Mas, como nosso interesse aqui não é a psicologia do pavor, importa destacar,
no mencionado ato de fala, a conjugação de três atos distintos: (1) o ato locucionário: a
emissão da exclamação: “Fogo!” dotada de um conteúdo significativo específico
[supondo que ele tivesse gritado: “Ladrão!”, o conteúdo teria sido outro e isto produziria
alterações da natureza dos dois atos que se seguem] (2) o ato ilocucionário: o uso desta
mesma exclamação visando a expressão de uma advertência, não a de um comando
(como no caso do pelotão), nem a de um pedido (como no caso do fumante de charuto)
e, finalmente (3) o ato perlocucionário: o efeito gerado sobre o(s) interlocutor(es).
Refletindo agora sobre as relações entre (1), (2) e (3), não é difícil perceber que
a que se dá entre (1) e (2) é uma relação de superposição pressupondo simultaneidade.
No momento em que a (um falante qualquer) abre a sua boca para emitir uma palavra,
frase ou sentença, ele está realizando um ato locucionário dotado de um conteúdo
significativo específico. Neste mesmo momento em que a o realiza, realiza também um
ato ilocucionário, pois sua palavra, frase ou sentença têm de estar expressando um ato
ilocucionário, e isto porque tem de ser uma asserção ou uma interrogação ou uma
promessa ou um pedido, etc.
Generalizando: todo e qualquer ato locucionário emitido mediante toda e
qualquer língua humana tem de expressar um ato ilocucionário, pois usar a linguagem é
sempre usar a linguagem para fazer isto ou aquilo, não importando se é o caso de emitir
uma séria proposição filosófica, invocar a ira dos deuses clamando por vingança ou
contar uma boa piada. Reitera-mos: costumamos usar a linguagem para desempenhar
diversos e heteróclitos tipos de ação e visando às mais diferentes finalidades.
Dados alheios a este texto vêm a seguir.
[config.mk]
export PLATFORM = sky130hd
export DESIGN_NAME = debounced_rotary_encoder_decoder
export DESIGN_NICKNAME = d
export VERILOG_FILES = /design/src/hdl/dred_pkg.sv /design/src/hdl/dred_ctrl.sv /design/src/hdl/dred_knob.sv /design/src/hdl/debounced_rotary_encoder_decoder.sv
export SDC_FILE = /design/constraint.sdc
export NUM_CORES = 1
export LEC_CHECK = 0
export ABC_AREA = 1
export BUFFER_PORTS_ARGS = -buffer_cell sky130_fd_sc_hd__clkbuf_2
export CORE_MARGIN = 10
export CORE_UTILIZATION = 60
export DETAILED_ROUTE_END_ITERATION = 8
export PLACE_DENSITY = 0.8
export SYNTH_ARGS = -nofsm -noshare
export SYNTH_HDL_FRONTEND = slang
export SYNTH_SLANG_ARGS = --single-unit
[constraint.sdc]
create_clock -name clk -period 7.6 [get_ports clk]
set_input_delay 0.76 -clock clk [delete_from_list [all_inputs] [get_ports clk]]
set_output_delay 0.76 -clock clk [all_outputs]
set_load 0.02 [all_outputs]
## src/design/bpsa_div.sv

```systemverilog
// Pipelined restoring divider, one quotient bit per stage, max(QW, LAT) stages.
// Standalone; the caller supplies the top remainder and the low dividend bits.
`default_nettype none
module bpsa_div #(
   parameter int DW  = 16,
   parameter int QW  = 24,
   parameter int LAT = 24
) (
   input  wire logic          clock,
   input  wire logic          en,
   input  wire logic [DW-1:0] rem_init,
   input  wire logic [QW-1:0] num_lo,
   input  wire logic [DW-1:0] den,
   output logic      [QW-1:0] quo
);
   logic [DW-1:0] rem_ff [QW];
   logic [QW-1:0] lo_ff  [QW];
   logic [DW-1:0] den_ff [QW];
   logic [QW-1:0] q_ff   [QW];

   for (genvar k = 0; k < QW; k++) begin : g_step
      logic [DW-1:0] src_rem, src_den, rem_in;
      logic [QW-1:0] src_lo, src_q, q_in;
      logic [DW:0]   trial, diff;
      logic          ge;
      if (k == 0) begin : g_first
         assign src_rem = rem_init;
         assign src_lo  = num_lo;
         assign src_den = den;
         assign src_q   = '0;
      end else begin : g_next
         assign src_rem = rem_ff[k-1];
         assign src_lo  = lo_ff[k-1];
         assign src_den = den_ff[k-1];
         assign src_q   = q_ff[k-1];
      end
      always_comb begin
         trial  = {src_rem, src_lo[QW-1]};
         ge     = trial >= {1'b0, src_den};
         diff   = trial - {1'b0, src_den};
         rem_in = ge ? diff[DW-1:0] : trial[DW-1:0];
         q_in   = {src_q[QW-2:0], ge};
      end
      always_ff @(posedge clock) begin
         if (en) begin
            rem_ff[k] <= rem_in;
            lo_ff[k]  <= {src_lo[QW-2:0], 1'b0};
            den_ff[k] <= src_den;
            q_ff[k]   <= q_in;
         end
      end
   end

   if (LAT > QW) begin : g_pad
      logic [QW-1:0] dly_ff [LAT-QW];
      always_ff @(posedge clock) begin
         if (en) begin
            dly_ff[0] <= q_ff[QW-1];
            for (int i = 1; i < LAT-QW; i++) dly_ff[i] <= dly_ff[i-1];
         end
      end
      assign quo = dly_ff[LAT-QW-1];
   end else begin : g_nopad
      assign quo = q_ff[QW-1];
   end
endmodule
`default_nettype wire

```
Mas se a
relação entre (1) e (2) é uma relação de superposição pressupondo simultaneidade, a que
se dá entre (1) e (2), tomadas conjuntamente, e (3) é uma relação causal e, como tal, tem
de pressupor um fator antecedente (causa) e um subseqüente (efeito), ou seja: o ato
perlocucionário é um efeito extralingüístico produzido por uma causa estritamente
lingüística.
Dizendo de outro modo: o ato perlocucionário nada tem em si de lingüístico,
seja quando se limita a produzir efeitos imediatos no mundo das crenças e dos modos de
pensar, seja quando por meio disto vai além disso e faz com que alguém desempenhe
uma ação corporal interferindo no mundo. Atender pedidos de alguém passando um
açucareiro ou fechando uma janela, etc; cumprir uma ordem de alguém fazendo isto ou
aquilo, observar uma advertência feita por alguém não fazendo isto nem aquilo, etc. não
podem, sob nenhuma hipótese, serem considerados ações lingüísticas. Assim como
trocar, comprar e vender são ações humanas.
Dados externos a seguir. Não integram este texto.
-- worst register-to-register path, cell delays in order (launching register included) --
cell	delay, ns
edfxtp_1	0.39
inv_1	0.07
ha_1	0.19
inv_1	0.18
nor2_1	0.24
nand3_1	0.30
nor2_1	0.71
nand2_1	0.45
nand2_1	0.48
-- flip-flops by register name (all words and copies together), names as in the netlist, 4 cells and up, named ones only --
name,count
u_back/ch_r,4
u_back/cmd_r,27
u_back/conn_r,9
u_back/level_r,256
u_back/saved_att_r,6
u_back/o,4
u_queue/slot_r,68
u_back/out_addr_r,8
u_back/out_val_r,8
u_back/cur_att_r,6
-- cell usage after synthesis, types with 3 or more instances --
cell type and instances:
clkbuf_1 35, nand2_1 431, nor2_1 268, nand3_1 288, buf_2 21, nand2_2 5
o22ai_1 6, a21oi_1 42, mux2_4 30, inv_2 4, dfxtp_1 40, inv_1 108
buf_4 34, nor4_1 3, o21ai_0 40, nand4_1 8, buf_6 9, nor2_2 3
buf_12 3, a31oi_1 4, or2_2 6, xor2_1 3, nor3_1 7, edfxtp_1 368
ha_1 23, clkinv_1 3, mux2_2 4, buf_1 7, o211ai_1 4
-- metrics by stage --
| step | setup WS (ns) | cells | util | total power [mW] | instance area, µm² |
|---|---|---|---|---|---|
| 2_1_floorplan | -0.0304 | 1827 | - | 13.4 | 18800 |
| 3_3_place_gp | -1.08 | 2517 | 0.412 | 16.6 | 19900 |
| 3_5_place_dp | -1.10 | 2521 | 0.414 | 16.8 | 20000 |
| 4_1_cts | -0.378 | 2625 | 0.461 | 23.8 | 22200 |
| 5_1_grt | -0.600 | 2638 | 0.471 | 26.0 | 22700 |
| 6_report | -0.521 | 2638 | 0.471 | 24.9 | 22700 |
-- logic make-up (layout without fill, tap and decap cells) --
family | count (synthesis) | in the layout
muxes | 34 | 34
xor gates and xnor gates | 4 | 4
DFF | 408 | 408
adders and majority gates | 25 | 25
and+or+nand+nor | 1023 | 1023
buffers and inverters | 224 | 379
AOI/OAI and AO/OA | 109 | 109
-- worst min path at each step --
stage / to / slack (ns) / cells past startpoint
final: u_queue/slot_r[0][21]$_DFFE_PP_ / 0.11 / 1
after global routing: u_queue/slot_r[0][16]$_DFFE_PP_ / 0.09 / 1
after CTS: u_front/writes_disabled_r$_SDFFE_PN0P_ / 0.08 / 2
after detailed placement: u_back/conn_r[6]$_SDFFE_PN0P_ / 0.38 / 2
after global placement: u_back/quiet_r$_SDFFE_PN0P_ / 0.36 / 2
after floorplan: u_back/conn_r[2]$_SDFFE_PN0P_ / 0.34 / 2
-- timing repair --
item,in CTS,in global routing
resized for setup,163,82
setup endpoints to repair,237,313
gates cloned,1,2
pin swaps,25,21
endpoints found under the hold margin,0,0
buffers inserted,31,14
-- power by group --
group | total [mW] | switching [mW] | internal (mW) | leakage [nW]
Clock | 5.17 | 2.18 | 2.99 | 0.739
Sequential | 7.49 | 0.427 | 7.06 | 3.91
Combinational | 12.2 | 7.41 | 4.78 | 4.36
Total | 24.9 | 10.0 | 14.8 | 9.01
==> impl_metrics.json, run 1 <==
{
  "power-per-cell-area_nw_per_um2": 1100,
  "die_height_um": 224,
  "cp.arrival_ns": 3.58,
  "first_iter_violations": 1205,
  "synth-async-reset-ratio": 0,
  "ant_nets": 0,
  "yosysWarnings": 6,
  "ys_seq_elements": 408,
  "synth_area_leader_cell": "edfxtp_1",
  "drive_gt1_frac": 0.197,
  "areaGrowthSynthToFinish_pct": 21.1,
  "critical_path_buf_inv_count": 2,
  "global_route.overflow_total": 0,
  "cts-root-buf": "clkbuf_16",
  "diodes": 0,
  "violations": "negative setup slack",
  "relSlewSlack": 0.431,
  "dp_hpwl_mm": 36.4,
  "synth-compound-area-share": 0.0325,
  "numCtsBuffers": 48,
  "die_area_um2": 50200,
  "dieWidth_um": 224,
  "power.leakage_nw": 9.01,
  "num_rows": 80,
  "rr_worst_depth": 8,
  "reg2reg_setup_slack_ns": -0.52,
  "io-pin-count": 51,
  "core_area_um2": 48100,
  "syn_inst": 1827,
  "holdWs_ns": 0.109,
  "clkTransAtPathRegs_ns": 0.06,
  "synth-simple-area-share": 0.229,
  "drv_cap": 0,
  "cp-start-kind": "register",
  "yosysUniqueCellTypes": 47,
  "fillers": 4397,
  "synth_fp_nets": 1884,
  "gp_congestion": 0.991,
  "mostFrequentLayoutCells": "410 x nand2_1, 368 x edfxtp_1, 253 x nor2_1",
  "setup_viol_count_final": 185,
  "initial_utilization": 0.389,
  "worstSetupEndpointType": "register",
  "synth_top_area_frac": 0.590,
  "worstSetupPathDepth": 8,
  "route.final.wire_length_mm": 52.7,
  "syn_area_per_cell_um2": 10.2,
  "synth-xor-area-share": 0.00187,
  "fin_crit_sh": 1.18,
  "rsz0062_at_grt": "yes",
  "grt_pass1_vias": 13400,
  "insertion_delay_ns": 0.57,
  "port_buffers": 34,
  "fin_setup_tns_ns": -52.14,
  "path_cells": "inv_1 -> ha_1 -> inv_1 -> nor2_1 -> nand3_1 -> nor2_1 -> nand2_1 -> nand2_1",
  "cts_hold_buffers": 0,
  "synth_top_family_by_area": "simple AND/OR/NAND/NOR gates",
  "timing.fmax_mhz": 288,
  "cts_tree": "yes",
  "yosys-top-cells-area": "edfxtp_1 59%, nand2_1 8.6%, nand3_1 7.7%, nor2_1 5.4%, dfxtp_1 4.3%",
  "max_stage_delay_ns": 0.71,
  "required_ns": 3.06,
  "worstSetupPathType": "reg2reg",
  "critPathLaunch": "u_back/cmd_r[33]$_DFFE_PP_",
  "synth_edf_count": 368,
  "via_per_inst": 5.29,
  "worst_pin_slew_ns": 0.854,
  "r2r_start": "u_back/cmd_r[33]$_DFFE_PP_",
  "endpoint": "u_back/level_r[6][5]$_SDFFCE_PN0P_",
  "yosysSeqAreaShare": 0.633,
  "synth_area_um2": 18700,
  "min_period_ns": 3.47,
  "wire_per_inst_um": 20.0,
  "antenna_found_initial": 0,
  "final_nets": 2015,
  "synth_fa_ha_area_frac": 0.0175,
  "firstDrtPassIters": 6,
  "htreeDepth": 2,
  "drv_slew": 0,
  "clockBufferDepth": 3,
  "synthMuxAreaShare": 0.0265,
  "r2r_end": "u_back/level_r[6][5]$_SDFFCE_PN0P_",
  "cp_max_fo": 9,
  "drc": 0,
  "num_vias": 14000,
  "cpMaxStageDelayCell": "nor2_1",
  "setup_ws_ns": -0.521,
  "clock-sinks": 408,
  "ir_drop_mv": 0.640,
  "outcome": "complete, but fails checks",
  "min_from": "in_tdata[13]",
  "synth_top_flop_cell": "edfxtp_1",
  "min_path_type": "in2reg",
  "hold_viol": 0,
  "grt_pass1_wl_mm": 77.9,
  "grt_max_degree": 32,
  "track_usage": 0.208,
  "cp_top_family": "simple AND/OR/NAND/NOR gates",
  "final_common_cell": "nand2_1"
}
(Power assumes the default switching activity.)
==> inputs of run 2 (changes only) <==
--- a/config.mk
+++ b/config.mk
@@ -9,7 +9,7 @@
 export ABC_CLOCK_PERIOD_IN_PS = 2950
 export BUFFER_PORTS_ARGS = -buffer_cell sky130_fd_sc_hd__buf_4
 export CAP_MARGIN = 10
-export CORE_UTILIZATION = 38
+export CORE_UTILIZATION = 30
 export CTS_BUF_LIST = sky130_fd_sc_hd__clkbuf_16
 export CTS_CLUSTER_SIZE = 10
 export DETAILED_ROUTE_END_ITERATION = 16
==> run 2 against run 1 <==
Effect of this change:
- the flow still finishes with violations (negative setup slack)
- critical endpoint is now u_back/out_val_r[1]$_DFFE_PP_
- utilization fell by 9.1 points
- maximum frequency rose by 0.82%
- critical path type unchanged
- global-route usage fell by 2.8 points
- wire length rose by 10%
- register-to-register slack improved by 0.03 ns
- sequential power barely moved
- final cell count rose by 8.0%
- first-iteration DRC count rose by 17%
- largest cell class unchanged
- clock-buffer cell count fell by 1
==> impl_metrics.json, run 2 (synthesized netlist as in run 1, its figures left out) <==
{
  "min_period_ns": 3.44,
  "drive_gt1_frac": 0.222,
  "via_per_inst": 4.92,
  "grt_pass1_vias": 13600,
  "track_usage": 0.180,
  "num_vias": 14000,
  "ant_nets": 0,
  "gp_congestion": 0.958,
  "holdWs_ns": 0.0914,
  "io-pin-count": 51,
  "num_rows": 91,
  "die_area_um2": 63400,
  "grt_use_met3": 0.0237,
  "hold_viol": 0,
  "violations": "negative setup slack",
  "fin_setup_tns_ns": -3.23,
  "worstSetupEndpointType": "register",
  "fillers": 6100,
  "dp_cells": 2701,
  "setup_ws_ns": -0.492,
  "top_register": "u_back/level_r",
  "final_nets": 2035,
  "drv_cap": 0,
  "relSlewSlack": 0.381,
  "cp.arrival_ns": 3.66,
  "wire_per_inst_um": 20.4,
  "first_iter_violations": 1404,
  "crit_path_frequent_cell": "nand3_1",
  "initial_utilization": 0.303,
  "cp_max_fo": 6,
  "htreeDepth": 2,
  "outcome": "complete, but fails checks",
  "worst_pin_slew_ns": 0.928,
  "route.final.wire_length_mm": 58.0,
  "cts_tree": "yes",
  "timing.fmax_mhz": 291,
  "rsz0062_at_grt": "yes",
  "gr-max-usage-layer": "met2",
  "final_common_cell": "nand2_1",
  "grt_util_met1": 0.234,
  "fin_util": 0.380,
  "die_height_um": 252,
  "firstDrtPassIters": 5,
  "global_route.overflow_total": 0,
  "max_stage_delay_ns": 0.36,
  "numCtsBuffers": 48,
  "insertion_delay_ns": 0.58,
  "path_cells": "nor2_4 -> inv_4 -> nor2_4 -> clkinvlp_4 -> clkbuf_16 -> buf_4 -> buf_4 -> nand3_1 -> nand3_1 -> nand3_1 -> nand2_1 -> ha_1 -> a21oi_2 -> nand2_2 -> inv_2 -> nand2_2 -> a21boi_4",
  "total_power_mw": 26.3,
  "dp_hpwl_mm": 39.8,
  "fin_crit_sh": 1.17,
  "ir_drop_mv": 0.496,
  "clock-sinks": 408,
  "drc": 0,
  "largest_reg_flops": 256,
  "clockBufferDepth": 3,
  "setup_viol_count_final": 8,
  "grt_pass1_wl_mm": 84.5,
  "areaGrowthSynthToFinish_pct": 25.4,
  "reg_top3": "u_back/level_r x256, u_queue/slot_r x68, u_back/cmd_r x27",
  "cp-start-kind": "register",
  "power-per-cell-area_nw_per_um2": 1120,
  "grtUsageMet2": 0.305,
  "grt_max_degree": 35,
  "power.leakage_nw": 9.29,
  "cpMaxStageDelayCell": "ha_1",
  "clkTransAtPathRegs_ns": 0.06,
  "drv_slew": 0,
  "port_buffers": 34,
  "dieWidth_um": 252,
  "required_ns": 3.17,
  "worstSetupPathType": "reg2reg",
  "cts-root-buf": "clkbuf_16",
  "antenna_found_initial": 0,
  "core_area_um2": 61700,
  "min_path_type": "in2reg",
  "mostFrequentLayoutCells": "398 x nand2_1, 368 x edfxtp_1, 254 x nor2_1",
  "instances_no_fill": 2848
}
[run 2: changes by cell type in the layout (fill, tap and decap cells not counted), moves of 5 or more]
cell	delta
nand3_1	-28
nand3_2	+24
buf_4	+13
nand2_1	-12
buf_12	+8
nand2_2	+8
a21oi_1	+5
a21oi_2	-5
**config.mk**
```make
export PLATFORM = sky130hd
export DESIGN_NAME = quadrature_position_speed_tracker
export DESIGN_NICKNAME = d
export VERILOG_FILES = /design/src/sv/qpst_pkg.sv /design/src/sv/quadrature_position_speed_tracker.sv
export SDC_FILE = /design/constraint.sdc
export NUM_CORES = 2
export LEC_CHECK = 0
export BUFFER_PORTS_ARGS = -buffer_cell sky130_fd_sc_hd__buf_4
export CAP_MARGIN = 5
export CELL_PAD_IN_SITES_DETAIL_PLACEMENT = 2
export CELL_PAD_IN_SITES_GLOBAL_PLACEMENT = 2
export CORE_ASPECT_RATIO = 1.25
export CORE_MARGIN = 4
export CORE_UTILIZATION = 40
export DETAILED_ROUTE_END_ITERATION = 16
export PLACE_DENSITY_LB_ADDON = 0.1
export SETUP_SLACK_MARGIN = 0.02
export SLEW_MARGIN = 20
export SYNTH_ARGS = -nofsm -noshare
export SYNTH_HDL_FRONTEND = slang
export SYNTH_SLANG_ARGS = --single-unit
```
**constraint.sdc**
```tcl
create_clock -name clk -period 24.4 [get_ports clk]
set_input_delay 3.66 -clock clk [delete_from_list [all_inputs] [get_ports clk]]
set_output_delay 3.66 -clock clk [all_outputs]
set_load 0.01 [all_outputs]
```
Neste sentido, a teoria dos atos de fala e a teoria da ação humana – embora
tenham sido desenvolvidas independentemente uma da outra e acalentando propósitos
bastante diferentes – não se excluem, porém parecem poder ser articuladas em uma
terceira, mais abrangente. Os filósofos deveriam se interessar mais pelas atividades dos
antropólogos e sociólogos e estes deveriam conceder mais importância ao fundamental
papel da linguagem como meio de comunicação e de ação.